Task item: Select, from the material below, each line with "CDIAM" in it.

----- Provided material -----

Background: an optimization exercise with open tools, aiming at small area, a short achievable clock period and few clock cycles per item. Do not read the settings as production practice. Function was checked by simulation only, so behaviour that the tests miss may differ from the original.

JK:
Design shot_unit, start of the top module:
module shot_unit (
  input  wire        clk,
  input  wire        rst,
  input  wire        in_valid,
  output wire        in_ready,
  input  wire [7:0]  p00,
  input  wire [7:0]  p10,
  input  wire [7:0]  p01,
  input  wire [7:0]  p11,
  input  wire [5:0]  fx,
  input  wire [5:0]  fy,
  input  wire [15:0] f_pix,
  input  wire [7:0]  nominal,
  input  wire [16:0] s_x,
  input  wire [5:0]  l_x,
  input  wire [4:0]  rank,
  input  wire [3:0]  rho_in,
  input  wire [15:0] gain,
  input  wire [3:0]  state,
  input  wire        blank,
  output wire        out_valid,
  output wire [7:0]  code,
  output wire [3:0]  rho_out,
  output wire        rho_we,
  output wire [31:0] loss,
  output wire        sat,
  output wire        missed,
  output wire        stuck_over
);
clock: 300.0 ns
lec_check: 0
abc_area: 1
cap_margin: 20
core_margin: 2
core_utilization: 40
slew_margin: 20
standard.sh (not shown) runs the stock make flow with config.mk's settings and CLKGATE_MAP_FILE= SYNTH_SCRIPT=/design/flow/synth_recipe.tcl, a recipe that flattens the netlist after the stock synthesis.
==> flow/flow/run.sh <==
#!/bin/bash
# Layout flow: the standard synthesis, then popt3.py (chooses, cell by cell,
# among equivalent implementations that read and make inverted or true signals,
# so that fewer inverters are needed; every register is kept as synthesized),
# then the standard layout with sky130_fd_sc_hd__buf_1 as the port buffer
# and a clock tree of clkbuf cells without dummy loads.
# Each tool's output goes to a log file of its own in the work folder.
set -euo pipefail
cd "$(dirname "$0")/.."
W=$(pwd)
R=$W/orfs/results/${FLOW_PLATFORM:-sky130hd}/shot_unit/base
bash standard.sh synth > synth.log 2>&1
cp "$R/1_2_yosys.v" "$R/1_2_yosys_std.v"
for sd in 1 2 3 4; do
  POPT_SEED=$sd POPT_MOVES=1500000 python3 flow/popt3.py "$R/1_2_yosys_std.v" "$W/popt_$sd.v" > "popt_$sd.log" 2>&1 &
done
wait
best=$(for sd in 1 2 3 4; do echo "$(sed -n 's/.*-> \([0-9.]*\) um2.*/\1/p' popt_$sd.log) $sd"; done | sort -n | head -1 | cut -d' ' -f2)
echo "picked seed $best" > popt.log
cat popt_*.log >> popt.log
cp "$W/popt_$best.v" "$R/1_2_yosys.v"
# clock tree: buffer cell, sink cluster size and diameter (um) from flow/cts.txt; no dummy loads
read -r CBUF CSIZE CDIAM < flow/cts.txt
export CTS_ARGS="-sink_clustering_enable -repair_clock_nets -sink_clustering_size $CSIZE -sink_clustering_max_diameter $CDIAM -buf_list $CBUF -dont_use_dummy_load"
BUFFER_PORTS_ARGS="-buffer_cell sky130_fd_sc_hd__buf_1" bash standard.sh finish > layout.log 2>&1
==> flow/flow/cts.txt <==
sky130_fd_sc_hd__clkbuf_4 12 40
Other scripts of this flow, unchanged in this note and not shown: flow/flow/popt3.py
Testbench counts of JK, summed over its fixed seeds: cycles 24,032, items 24,000.
Setup changes, JK to MS
==> flow/flow/cts.txt <==
sky130_fd_sc_hd__clkbuf_8 20 60
Between JK and MS, the difference in sequential share of layout area is negligible. Compared with JK, in MS worst-margin pin slew fell by 3.1 ps, relative max-transition margin rose by 0.20 points, final cell count fell by 0.32%. Cmp MS vs JK: via count of the first global-routing pass lower in MS. Between JK and MS, the difference in post-route cell area is negligible. Per the comparison of MS with JK, highest attainable clock frequency barely changed, clock transition at the registers of the reported paths held.

--- another note on this design; it stands on its own ---

==> inputs of 11-09 <==
## shot_unit
module shot_unit (
  input  wire        clk,
  input  wire        rst,
  input  wire        in_valid,
  output wire        in_ready,
  input  wire [7:0]  p00,
  input  wire [7:0]  p10,
  input  wire [7:0]  p01,
  input  wire [7:0]  p11,
  input  wire [5:0]  fx,
  input  wire [5:0]  fy,
  input  wire [15:0] f_pix,
  input  wire [7:0]  nominal,
  input  wire [16:0] s_x,
  input  wire [5:0]  l_x,
  input  wire [4:0]  rank,
  input  wire [3:0]  rho_in,
  input  wire [15:0] gain,
  input  wire [3:0]  state,
  input  wire        blank,
  output wire        out_valid,
  output wire [7:0]  code,
  output wire [3:0]  rho_out,
  output wire        rho_we,
  output wire [31:0] loss,
  output wire        sat,
  output wire        missed,
  output wire        stuck_over
);
export LEC_CHECK = 0
export ABC_AREA = 1
export CAP_MARGIN = 0
export CORE_MARGIN = 2
export CORE_UTILIZATION = 40
export CTS_BUF_LIST = sky130_fd_sc_hd__clkbuf_8
export CTS_CLUSTER_DIAMETER = 60
export CTS_CLUSTER_SIZE = 20
export SLEW_MARGIN = 0
create_clock -name core_clock -period 300.0 [get_ports {clk}]
standard.sh (not shown) runs the stock make flow with config.mk's settings and CLKGATE_MAP_FILE= SYNTH_SCRIPT=/design/flow/synth_recipe.tcl, a recipe that flattens the netlist after the stock synthesis.
==> flow/flow/run.sh <==
#!/bin/bash
# Layout flow: the standard synthesis, then popt2.py (picks the polarity of
# each full adder, xor, mux and half adder, and swaps cells for complements, so that fewer
# inverters are needed; every register is kept as synthesized), then the standard flow's
# standard layout with sky130_fd_sc_hd__buf_1 as the port buffer.
# Each tool's output goes to a log file of its own in the work folder.
set -euo pipefail
cd "$(dirname "$0")/.."
W=$(pwd)
R=$W/orfs/results/${FLOW_PLATFORM:-sky130hd}/shot_unit/base
bash standard.sh synth > synth.log 2>&1
cp "$R/1_2_yosys.v" "$R/1_2_yosys_std.v"
python3 flow/popt2.py "$R/1_2_yosys_std.v" "$R/1_2_yosys.v" > popt.log 2>&1
BUFFER_PORTS_ARGS="-buffer_cell sky130_fd_sc_hd__buf_1" bash standard.sh finish > layout.log 2>&1
Other scripts of this flow, unchanged in this note and not shown: flow/flow/popt2.py
==> 10-07: changes against 11-09 <==
CAP_MARGIN = 20   (was 0)
SLEW_MARGIN = 20   (was 0)
==> run notes <==
item	10-07	11-09
Status	no timing/DRC/antenna violations	no timing/DRC/antenna violations
Worst clock skew	47.54 ps	47.54 ps
Slew at the pin with the worst max-slew slack	1012 ps	1154 ps
Routed metal-1 wire length	37.65 mm	37.65 mm
Detailed-routed wire length on met3	5.139 mm	5.152 mm
R2r setup slk	245330 ps	245220 ps
Final core occ	0.4322	0.4322
Multi-input gate share of the layout cell area	0.7540	0.7540
Area Growth Syn to Fin	7.257%	7.250%
Post-DR wirelength/cell	17.74 µm	17.74 µm
Rel. slew slack	0.3242	0.2296
Number of cell instances on the worst register-to-register path	153	152
Length of routed met2 wiring	44.98 mm	44.98 mm
Aggregate routed wire length	90.35 mm	90.38 mm
Final standard cell area without fillers	39500 µm²	39500 µm²
Overall via count from detail_route	26.22k	26.23k
Testbench counts of 11-09, summed over its fixed seeds: cycles 24,032, items 24,000.
Testbench counts of 10-07, summed over its fixed seeds: cycles 24,032, items 24,000.

## what the ideal ports hide
How much do the figures lean on ideal ports? The routed layouts below were timed once more, with nothing changed but the port constraints. Step 1, drivers: a clkbuf_16 drives clk and a buf_2 each remaining input, both assumed. Step 2 also shifts input and output timing later by t, the mid clock arrival at the registers, as if the neighbouring blocks saw the same clock. Three values: ideal, step 1, step 2; two values: the first two.
run	t, ns	slack for setup (ns)	hold slack, ns	worst setup path at the end	worst register clock-pin slew, ns
JK	0.881	238.453 / 238.393 / 238.743	0.329 / 0.329 / 0.329	input to register	0.11 / 0.11
MS	0.766	238.581 / 238.520 / 238.747	0.318 / 0.318 / 0.318	input to register	0.11 / 0.11
11-09	0.743	238.658 / 238.591 / 238.906	0.330 / 0.330 / 0.330	input to register	0.11 / 0.11
10-07	0.743	238.658 / 238.591 / 238.906	0.330 / 0.330 / 0.330	input to register	0.11 / 0.11
After both steps setup and hold are still met in every run listed.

-----

Solution to this exercise:
read -r CBUF CSIZE CDIAM < flow/cts.txt
export CTS_ARGS="-sink_clustering_enable -repair_clock_nets -sink_clustering_size $CSIZE -sink_clustering_max_diameter $CDIAM -buf_list $CBUF -dont_use_dummy_load"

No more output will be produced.